Autoantibodies to T-Cell Receptors

It is well documented that humans (1) and experimental animals (2) can produce autoantibodies directed against autologous immunoglobulins in infections and in autoimmune diseases; most notably, rheumatoid arthritis, in which the rheumatoid factors (Rfs) are autoantibodies, usually but not always of the IgM isotype, that bind to conformational determinants on the Fc fragments of autologous γ chains (3,4). In addition, autoantibodies directed against the Fab fragments of human immunoglobulins occur frequently in individuals infected with HIV (5,6). Both types of autoantibodies may be regulatory in initial disease emergence, but may become involved in disease pathogenesis at later stages. Using comprehensive peptide synthesis methods (7) to map epitopes of T-cell receptor (TCR) β chains (8-11), we found that purified polyclonal human IgG immunoglobulin (IVIG) contains low levels of autoantibodies directed against Vβ epitopes in CDR1, FR3, and a loop in the constant domain. The latter can be expected to be glycosylated in the cell-expressed TCR (Fig. 1).
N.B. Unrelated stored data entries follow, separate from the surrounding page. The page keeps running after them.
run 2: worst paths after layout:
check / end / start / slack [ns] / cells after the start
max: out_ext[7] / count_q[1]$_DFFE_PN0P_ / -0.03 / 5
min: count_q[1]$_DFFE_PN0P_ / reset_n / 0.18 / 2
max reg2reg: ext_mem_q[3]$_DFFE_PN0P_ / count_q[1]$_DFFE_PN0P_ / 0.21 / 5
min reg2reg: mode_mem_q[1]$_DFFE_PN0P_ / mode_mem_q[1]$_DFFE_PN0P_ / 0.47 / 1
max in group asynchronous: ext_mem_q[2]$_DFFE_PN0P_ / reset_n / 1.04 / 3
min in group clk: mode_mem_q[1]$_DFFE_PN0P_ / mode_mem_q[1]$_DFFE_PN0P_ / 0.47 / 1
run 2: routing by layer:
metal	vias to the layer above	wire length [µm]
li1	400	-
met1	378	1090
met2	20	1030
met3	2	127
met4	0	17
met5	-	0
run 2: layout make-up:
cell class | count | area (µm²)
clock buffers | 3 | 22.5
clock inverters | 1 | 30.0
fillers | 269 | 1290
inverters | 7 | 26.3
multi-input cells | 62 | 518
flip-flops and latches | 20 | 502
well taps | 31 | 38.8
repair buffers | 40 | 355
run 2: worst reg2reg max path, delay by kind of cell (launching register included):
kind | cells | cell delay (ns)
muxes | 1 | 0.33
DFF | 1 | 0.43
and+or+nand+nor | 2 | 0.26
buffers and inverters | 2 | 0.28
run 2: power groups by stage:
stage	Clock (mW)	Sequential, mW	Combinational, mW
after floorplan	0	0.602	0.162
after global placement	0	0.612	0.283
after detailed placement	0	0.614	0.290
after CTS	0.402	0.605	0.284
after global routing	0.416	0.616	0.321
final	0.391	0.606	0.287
--- config.mk ---
export PLATFORM = sky130hd
export DESIGN_NAME = video_timing_gen
export DESIGN_NICKNAME = d
export VERILOG_FILES = /design/src/rtl/video_timing_gen.sv
export SDC_FILE = /design/constraint.sdc
export NUM_CORES = 1
export LEC_CHECK = 0
export CAP_MARGIN = 0
export CORE_ASPECT_RATIO = 0.9
export CORE_MARGIN = 2
export CORE_UTILIZATION = 50
export CTS_CLUSTER_SIZE = 10
export DETAILED_ROUTE_END_ITERATION = 8
export HOLD_SLACK_MARGIN = 0.05
export PLACE_DENSITY = 0.76
export SYNTH_ARGS = -nofsm -noshare
export SYNTH_HDL_FRONTEND = slang
export SYNTH_SLANG_ARGS = --single-unit
export TNS_END_PERCENT = 50
--- constraint.sdc ---
create_clock -name I_clock -period 4.38 [get_ports I_clock]
set_clock_uncertainty 0.15 [all_clocks]
set_input_delay 1.095 -clock I_clock [delete_from_list [all_inputs] [get_ports I_clock]]
set_output_delay 1.095 -clock I_clock [all_outputs]
set_load 0.1 [all_outputs]
--- src/rtl/video_timing_gen.sv ---
// Raster timing generator: pixel strobe from a clock divider, h/v counters, registered active/sync decode,
// plus a 4-entry host register file with vblank NMI and raster-line IRQ; no backpressure, free-running.
module video_timing_gen #(
    parameter int P_div         = 4,
    parameter int P_active_h    = 256,
    parameter int P_front_h     = 9,
    parameter int P_sync_h      = 51,
    parameter int P_back_h      = 25,
    parameter int P_active_v    = 240,
    parameter int P_front_v     = 5,
    parameter int P_sync_v      = 1,
    parameter int P_back_v      = 16,
    parameter int P_vblank_line = P_active_v + 1,
    parameter int P_hsync_pol   = 0,
    parameter int P_vsync_pol   = 0,
    parameter int P_cnt_width   = 10
) (
    input  logic                   I_clock,
    input  logic                   I_reset,
    output logic                   O_pix_rise,
    output logic [P_cnt_width-1:0] O_hcount,
    output logic [P_cnt_width-1:0] O_vcount,
    output logic                   O_active,
    output logic                   O_hsync,
    output logic                   O_vsync,
    output logic                   O_frame_odd,
    input  logic [1:0]             I_host_addr,
    input  logic                   I_host_wren,
    input  logic                   I_host_rden,
    input  logic [7:0]             I_host_data,
    output logic [7:0]             O_host_data,
    output logic                   O_host_nmi,
    output logic                   O_raster_irq
);

    localparam int H_TOTAL = P_active_h + P_front_h + P_sync_h + P_back_h;
    localparam int V_TOTAL = P_active_v + P_front_v + P_sync_v + P_back_v;
    localparam int DIV_W   = (P_div > 2) ? $clog2(P_div) : 1;

    typedef logic [P_cnt_width-1:0] cnt_t;
    typedef logic [DIV_W-1:0]       divcnt_t;

    localparam divcnt_t DIV_LAST    = divcnt_t'(P_div - 1);
    localparam cnt_t    H_LAST      = cnt_t'(H_TOTAL - 1);
    localparam cnt_t    H_LAST_SKIP = cnt_t'(H_TOTAL - 2);
    localparam cnt_t    V_LAST      = cnt_t'(V_TOTAL - 1);
    localparam cnt_t    VBL_LINE    = cnt_t'(P_vblank_line);
    localparam int      HS_START    = P_active_h + P_front_h;
    localparam int      HS_END      = HS_START + P_sync_h;
    localparam int      VS_START    = P_active_v + P_front_v;
    localparam int      VS_END      = VS_START + P_sync_v;
    localparam logic    HS_ON       = (P_hsync_pol != 0);
    localparam logic    VS_ON       = (P_vsync_pol != 0);

    divcnt_t    div_q;
    cnt_t       hcnt_q, vcnt_q;
    cnt_t       hcnt_n, vcnt_n;
    cnt_t       h_wrap_at;
    logic       odd_q, odd_n;
    logic       strobe;

    logic [2:0] ctrl_q;
    logic [7:0] raster_lo_q;
    logic [1:0] raster_hi_q;
    logic       vblank_q;
    logic       hit_q;
    logic [7:0] rd_dat;

    logic       line_start;
    logic       vbl_set;
    logic       frame_clr;
    logic       hit_set;
    logic       stat_rd;
    logic       stat_wr;
    logic [9:0] raster_cmp;

    assign strobe      = (div_q == DIV_LAST);
    assign O_pix_rise  = strobe;
    assign O_hcount    = hcnt_q;
    assign O_vcount    = vcnt_q;
    assign O_frame_odd = odd_q;

    // The skipped pixel only exists on the last line of an odd frame.
    always_comb begin
        h_wrap_at = (ctrl_q[2] && odd_q && (vcnt_q == V_LAST)) ? H_LAST_SKIP : H_LAST;
        hcnt_n    = hcnt_q;
        vcnt_n    = vcnt_q;
        odd_n     = odd_q;
        if (strobe) begin
            if (hcnt_q == h_wrap_at) begin
                hcnt_n = '0;
                if (vcnt_q == V_LAST) begin
                    vcnt_n = '0;
                    odd_n  = ~odd_q;
                end else begin
                    vcnt_n = vcnt_q + cnt_t'(1);
                end
            end else begin
                hcnt_n = hcnt_q + cnt_t'(1);
            end
        end
    end

    always_ff @(posedge I_clock or posedge I_reset) begin
        if (I_reset) begin
            div_q  <= '0;
            hcnt_q <= '0;
            vcnt_q <= '0;
            odd_q  <= 1'b0;
        end else begin
            div_q  <= strobe ? divcnt_t'(0) : div_q + divcnt_t'(1);
            hcnt_q <= hcnt_n;
            vcnt_q <= vcnt_n;
            odd_q  <= odd_n;
        end
    end

    // Decode from the next counter values so the outputs line up with O_hcount/O_vcount.
    always_ff @(posedge I_clock or posedge I_reset) begin
        if (I_reset) begin
            O_active <= 1'b0;
            O_hsync  <= ~HS_ON;
            O_vsync  <= ~VS_ON;
        end else begin
            O_active <= (int'(hcnt_n) < P_active_h) && (int'(vcnt_n) < P_active_v);
            O_hsync  <= ((int'(hcnt_n) >= HS_START) && (int'(hcnt_n) < HS_END)) ? HS_ON : ~HS_ON;
            O_vsync  <= ((int'(vcnt_n) >= VS_START) && (int'(vcnt_n) < VS_END)) ? VS_ON : ~VS_ON;
        end
    end

    assign line_start = strobe && (hcnt_n == '0);
    assign raster_cmp = {raster_hi_q, raster_lo_q};
    assign vbl_set    = line_start && (vcnt_n == VBL_LINE);
    assign frame_clr  = line_start && (vcnt_n == V_LAST);
    assign hit_set    = line_start && (10'(vcnt_n) == raster_cmp);
    assign stat_rd    = I_host_rden && (I_host_addr == 2'd1);
    assign stat_wr    = I_host_wren && (I_host_addr == 2'd1);

    always_comb begin
        rd_dat = 8'h00;
        case (I_host_addr)
            2'd0: rd_dat = {5'b0, ctrl_q};
            2'd1: rd_dat = {vblank_q, hit_q, 6'b0};
            2'd2: rd_dat = raster_lo_q;
            2'd3: rd_dat = {6'b0, raster_hi_q};
            default: rd_dat = 8'h00;
        endcase
    end

    always_ff @(posedge I_clock or posedge I_reset) begin
        if (I_reset) begin
            ctrl_q      <= '0;
            raster_lo_q <= '0;
            raster_hi_q <= '0;
            O_host_data <= '0;
        end else begin
            if (I_host_wren) begin
                case (I_host_addr)
                    2'd0: ctrl_q      <= I_host_data[2:0];
                    2'd2: raster_lo_q <= I_host_data;
                    2'd3: raster_hi_q <= I_host_data[1:0];
                    default: ;
                endcase
            end
            if (I_host_rden) begin
                O_host_data <= rd_dat;
            end
        end
    end

    // Setting a flag always beats any clear landing in the same cycle.
    always_ff @(posedge I_clock or posedge I_reset) begin
        if (I_reset) begin
            vblank_q <= 1'b0;
            hit_q    <= 1'b0;
        end else begin
            if (vbl_set) begin
                vblank_q <= 1'b1;
            end else if (frame_clr || stat_rd) begin
                vblank_q <= 1'b0;
            end
            if (hit_set) begin
                hit_q <= 1'b1;
            end else if (frame_clr || (stat_wr && I_host_data[6])) begin
                hit_q <= 1'b0;
            end
        end
    end

    always_ff @(posedge I_clock or posedge I_reset) begin
        if (I_reset) begin
            O_host_nmi   <= 1'b0;
            O_raster_irq <= 1'b0;
        end else begin
            O_host_nmi   <= vblank_q & ctrl_q[0];
            O_raster_irq <= hit_q & ctrl_q[1];
        end
    end

endmodule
Further studies showed the existence of autoantibodies directed against recombinant single chain TCRs containing the complete Vα and Vβ domains (11–13) and the shared peptide-epitope specificities of these antibodies and those reactive with the T-cell expressed TCR (11–13). The titers and isotypes of these autoantibodies vary with normal physiological conditions such as aging (9,10) and pregnancy (14), with allograft transplantation (15), with autoimmune diseases (9-11) and with retroviral infections in humans (16,17) and in mice (18–22). Monoclonal human (23–25) and murine (26,27) autoantibodies to TCR Vβ CDR1 epitopes have been generated to analyze the binding specificities and possible functions of these molecules. Moreover, the tendency of humans and mice to respond to retroviral infections by generating autoantibodies with similar specificities has allowed the development of a peptide-based immunotherapy for retrovirally induced immunodeficiency in mice (19–22), with implications for human AIDS (28).